Mixed Reality bringt künstliche und echte Realität zusammen

Bei der neuen Produkt-Generation handelt es sich um ein Imaging Ökosystem, das eng mit dem Betriebssystem Windows 10 verbunden ist. Das Referenzdesign der Headsets stammt von Microsoft und wird von namhaften Industriepartnern aus dem Imaging und der Consumer Electronics unter deren eigenen Marken realisiert. Bei den Datenbrillen ist von Mixed Reality die Rede, weil sie sich in einigen gravierenden Punkten von herkömmlichen Headsets für Virtual Reality (VR) und Augmented Reality (AR) unterscheiden.
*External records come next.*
`config.mk`:
```
export PLATFORM = sky130hd
export DESIGN_NAME = dmac_slice
export DESIGN_NICKNAME = d
export VERILOG_FILES = /design/src/rtl/dmac_slice.sv
export SDC_FILE = /design/constraint.sdc
export NUM_CORES = 2
export LEC_CHECK = 0
export BUFFER_PORTS_ARGS = -buffer_cell sky130_fd_sc_hd__clkbuf_2
export CAP_MARGIN = 10
export CELL_PAD_IN_SITES_DETAIL_PLACEMENT = 1
export CELL_PAD_IN_SITES_GLOBAL_PLACEMENT = 2
export CORE_MARGIN = 8
export CORE_UTILIZATION = 40
export CTS_CLUSTER_DIAMETER = 80
export DETAILED_ROUTE_END_ITERATION = 10
export PLACE_DENSITY = 0.85
export SLEW_MARGIN = 20
export SYNTH_ARGS = -nofsm -noshare
export SYNTH_HDL_FRONTEND = slang
export SYNTH_SLANG_ARGS = --single-unit
export TNS_END_PERCENT = 1
```
`constraint.sdc`:
```
create_clock -name clk -period 15.1 [get_ports clk]
set_input_delay 0.755 -clock clk [delete_from_list [all_inputs] [get_ports clk]]
set_output_delay 0.755 -clock clk [all_outputs]
set_load 0.02 [all_outputs]
```
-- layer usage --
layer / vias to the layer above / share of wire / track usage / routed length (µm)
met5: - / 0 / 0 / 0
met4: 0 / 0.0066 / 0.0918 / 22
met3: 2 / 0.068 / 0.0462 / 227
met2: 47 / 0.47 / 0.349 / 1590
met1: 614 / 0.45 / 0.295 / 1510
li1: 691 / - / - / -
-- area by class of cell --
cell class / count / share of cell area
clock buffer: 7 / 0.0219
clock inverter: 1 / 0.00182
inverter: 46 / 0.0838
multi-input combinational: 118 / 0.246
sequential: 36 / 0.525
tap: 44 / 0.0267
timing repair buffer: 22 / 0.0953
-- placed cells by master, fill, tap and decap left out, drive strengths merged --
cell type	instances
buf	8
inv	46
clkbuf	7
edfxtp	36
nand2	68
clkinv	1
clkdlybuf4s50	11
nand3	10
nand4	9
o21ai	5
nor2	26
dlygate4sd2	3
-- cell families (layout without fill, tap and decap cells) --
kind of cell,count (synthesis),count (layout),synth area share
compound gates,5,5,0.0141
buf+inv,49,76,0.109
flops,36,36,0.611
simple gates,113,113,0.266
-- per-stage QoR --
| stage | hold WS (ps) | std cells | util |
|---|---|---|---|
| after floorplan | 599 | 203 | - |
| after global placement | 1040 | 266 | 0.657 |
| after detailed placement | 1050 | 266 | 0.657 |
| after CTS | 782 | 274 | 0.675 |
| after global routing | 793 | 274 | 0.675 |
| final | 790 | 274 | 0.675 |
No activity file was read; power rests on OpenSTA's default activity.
--- config.mk ---
export PLATFORM = sky130hd
export DESIGN_NAME = mulhi_unit
export DESIGN_NICKNAME = d
export VERILOG_FILES = /design/src/rtl/mulhi_pkg.sv /design/src/rtl/mulhi_core.sv /design/src/rtl/mulhi_hireg.sv /design/src/rtl/mulhi_result.sv /design/src/rtl/mulhi_unit.sv
export SDC_FILE = /design/constraint.sdc
export NUM_CORES = 1
export LEC_CHECK = 0
export ABC_CLOCK_PERIOD_IN_PS = 20300
export BUFFER_PORTS_ARGS = -buffer_cell sky130_fd_sc_hd__buf_2
export CELL_PAD_IN_SITES_DETAIL_PLACEMENT = 0
export CELL_PAD_IN_SITES_GLOBAL_PLACEMENT = 2
export CORE_MARGIN = 2
export CORE_UTILIZATION = 39
export DETAILED_ROUTE_END_ITERATION = 12
export GPL_ROUTABILITY_DRIVEN = 0
export GPL_TIMING_DRIVEN = 0
export PLACE_DENSITY = 0.88
export SYNTH_ARGS = -nofsm -noshare
export SYNTH_HDL_FRONTEND = slang
export SYNTH_SLANG_ARGS = --single-unit
--- constraint.sdc ---
create_clock -name clk -period 20.3 [get_ports clk]
set_clock_uncertainty 0.05 [all_clocks]
set_input_delay 4.06 -clock clk [delete_from_list [all_inputs] [get_ports clk]]
set_output_delay 4.06 -clock clk [all_outputs]
set_load 0.03 [all_outputs]
--- src/rtl/mulhi_pkg.sv ---
// Package: shared widths for the multiplier with high-word register.
// Assumes a 64-bit datapath whose low half feeds the multiply.
package mulhi_pkg;
    localparam int DATA_W = 64;
    localparam int HALF_W = DATA_W / 2;

    // Completion bundle handed from the iterative core to its consumers.
    typedef struct packed {
        logic              fin;
        logic              set_cc;
        logic [DATA_W-1:0] prod;
    } mul_fin_t;
endpackage

--- src/rtl/mulhi_core.sv ---
// Module: iterative shift-add multiplier over the low halves of two operands.
// Consumes STEP_BITS multiplier bits per cycle; signed products use a
// sign-extended multiplicand and subtract a final correction when the
// multiplier's bit 31 is set. Assumes STEP_BITS divides HALF_W.
module mulhi_core
    import mulhi_pkg::*;
#(
    parameter int STEP_BITS = 4
) (
    input  logic              clk,
    input  logic              rst_n,
    input  logic              start_i,
    input  logic              signed_i,
    input  logic              setcc_i,
    input  logic [DATA_W-1:0] a_i,
    input  logic [DATA_W-1:0] b_i,
    output logic              busy_o,
    output mul_fin_t          fin_o
);
    localparam int STEPS = HALF_W / STEP_BITS;
    localparam int CNT_W = (STEPS > 1) ? $clog2(STEPS) : 1;

    logic              busy_q;
    logic [CNT_W-1:0]  cnt_q;
    logic [DATA_W-1:0] acc_q;
    logic [DATA_W-1:0] mcand_q;
    logic [DATA_W-1:0] base_q;
    logic [HALF_W-1:0] mplier_q;
    logic              corr_q;
    logic              cc_q;

    logic              accept;
    logic              last_step;
    logic [DATA_W-1:0] pp;
    logic [DATA_W-1:0] acc_nxt;
    logic [DATA_W-1:0] corr_val;
    logic [DATA_W-1:0] a_ext;

    // Accept a new request only when idle.
    assign accept    = start_i & ~busy_q;
    assign last_step = busy_q & (cnt_q == CNT_W'(STEPS - 1));

    // Extend the multiplicand according to the signed/unsigned select.
    always_comb begin
        a_ext = {{HALF_W{signed_i & a_i[HALF_W-1]}}, a_i[HALF_W-1:0]};
    end

    // Partial product for the multiplier bits consumed this cycle.
    always_comb begin
        pp = '0;
        for (int i = 0; i < STEP_BITS; i++) begin
            if (mplier_q[i]) pp = pp + (mcand_q << i);
        end
    end

    // Running sum and signed correction for the final product.
    always_comb begin
        acc_nxt  = acc_q + pp;
        corr_val = corr_q ? {base_q[HALF_W-1:0], {HALF_W{1'b0}}} : '0;
    end

    // Iteration state: load on accept, shift and accumulate while busy.
    always_ff @(posedge clk) begin
        if (!rst_n) begin
            busy_q   <= 1'b0;
            cnt_q    <= '0;
            acc_q    <= '0;
            mcand_q  <= '0;
            base_q   <= '0;
            mplier_q <= '0;
            corr_q   <= 1'b0;
            cc_q     <= 1'b0;
        end else if (accept) begin
            busy_q   <= 1'b1;
            cnt_q    <= '0;
            acc_q    <= '0;
            mcand_q  <= a_ext;
            base_q   <= a_ext;
            mplier_q <= b_i[HALF_W-1:0];
            corr_q   <= signed_i & b_i[HALF_W-1];
            cc_q     <= setcc_i;
        end else if (busy_q) begin
            acc_q    <= acc_nxt;
            mcand_q  <= mcand_q << STEP_BITS;
            mplier_q <= mplier_q >> STEP_BITS;
            cnt_q    <= cnt_q + 1'b1;
            if (last_step) busy_q <= 1'b0;
        end
    end

    // Completion bundle, valid only on the final iteration.
    always_comb begin
        fin_o.fin    = last_step;
        fin_o.set_cc = cc_q;
        fin_o.prod   = acc_nxt - corr_val;
    end

    assign busy_o = busy_q;
endmodule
So erkennen MR-Brillen neuen Typs im Gegensatz zu herkömmlichen VR-Brillen nicht nur die Bewegungen des Kopfes, sondern auch die, des ganzen Körpers. Duckt oder bückt sich der Nutzer, spiegelt sich das auch in der künstlichen Umgebung wider. Außerdem erleichtern Steuergeräte für beide Hände das reale Greifen von Objekten im virtuellen Raum. Dieses sogenannte 6DOF-Tracking (6 degrees of freedom, 6 Grade der Freiheit) erzeugt ein sehr überzeugendes Mittendrin-Gefühl. Auf diese Weise rücken künstliche und echte Realität im Erleben des Nutzers zusammen – ähnlich wie bei AR-Brillen. Jedoch im Unterschied zu AR-Brillen sind die neuen Mixed Reality-Headsets nicht teildurchlässig, sondern schirmen den Blick des Nutzers, wie im Fall von VR-Brillen, nach außen komplett ab. Vor diesem Hintergrund sind die Grenzen rund um das Konzept der Mixed Reality fließend.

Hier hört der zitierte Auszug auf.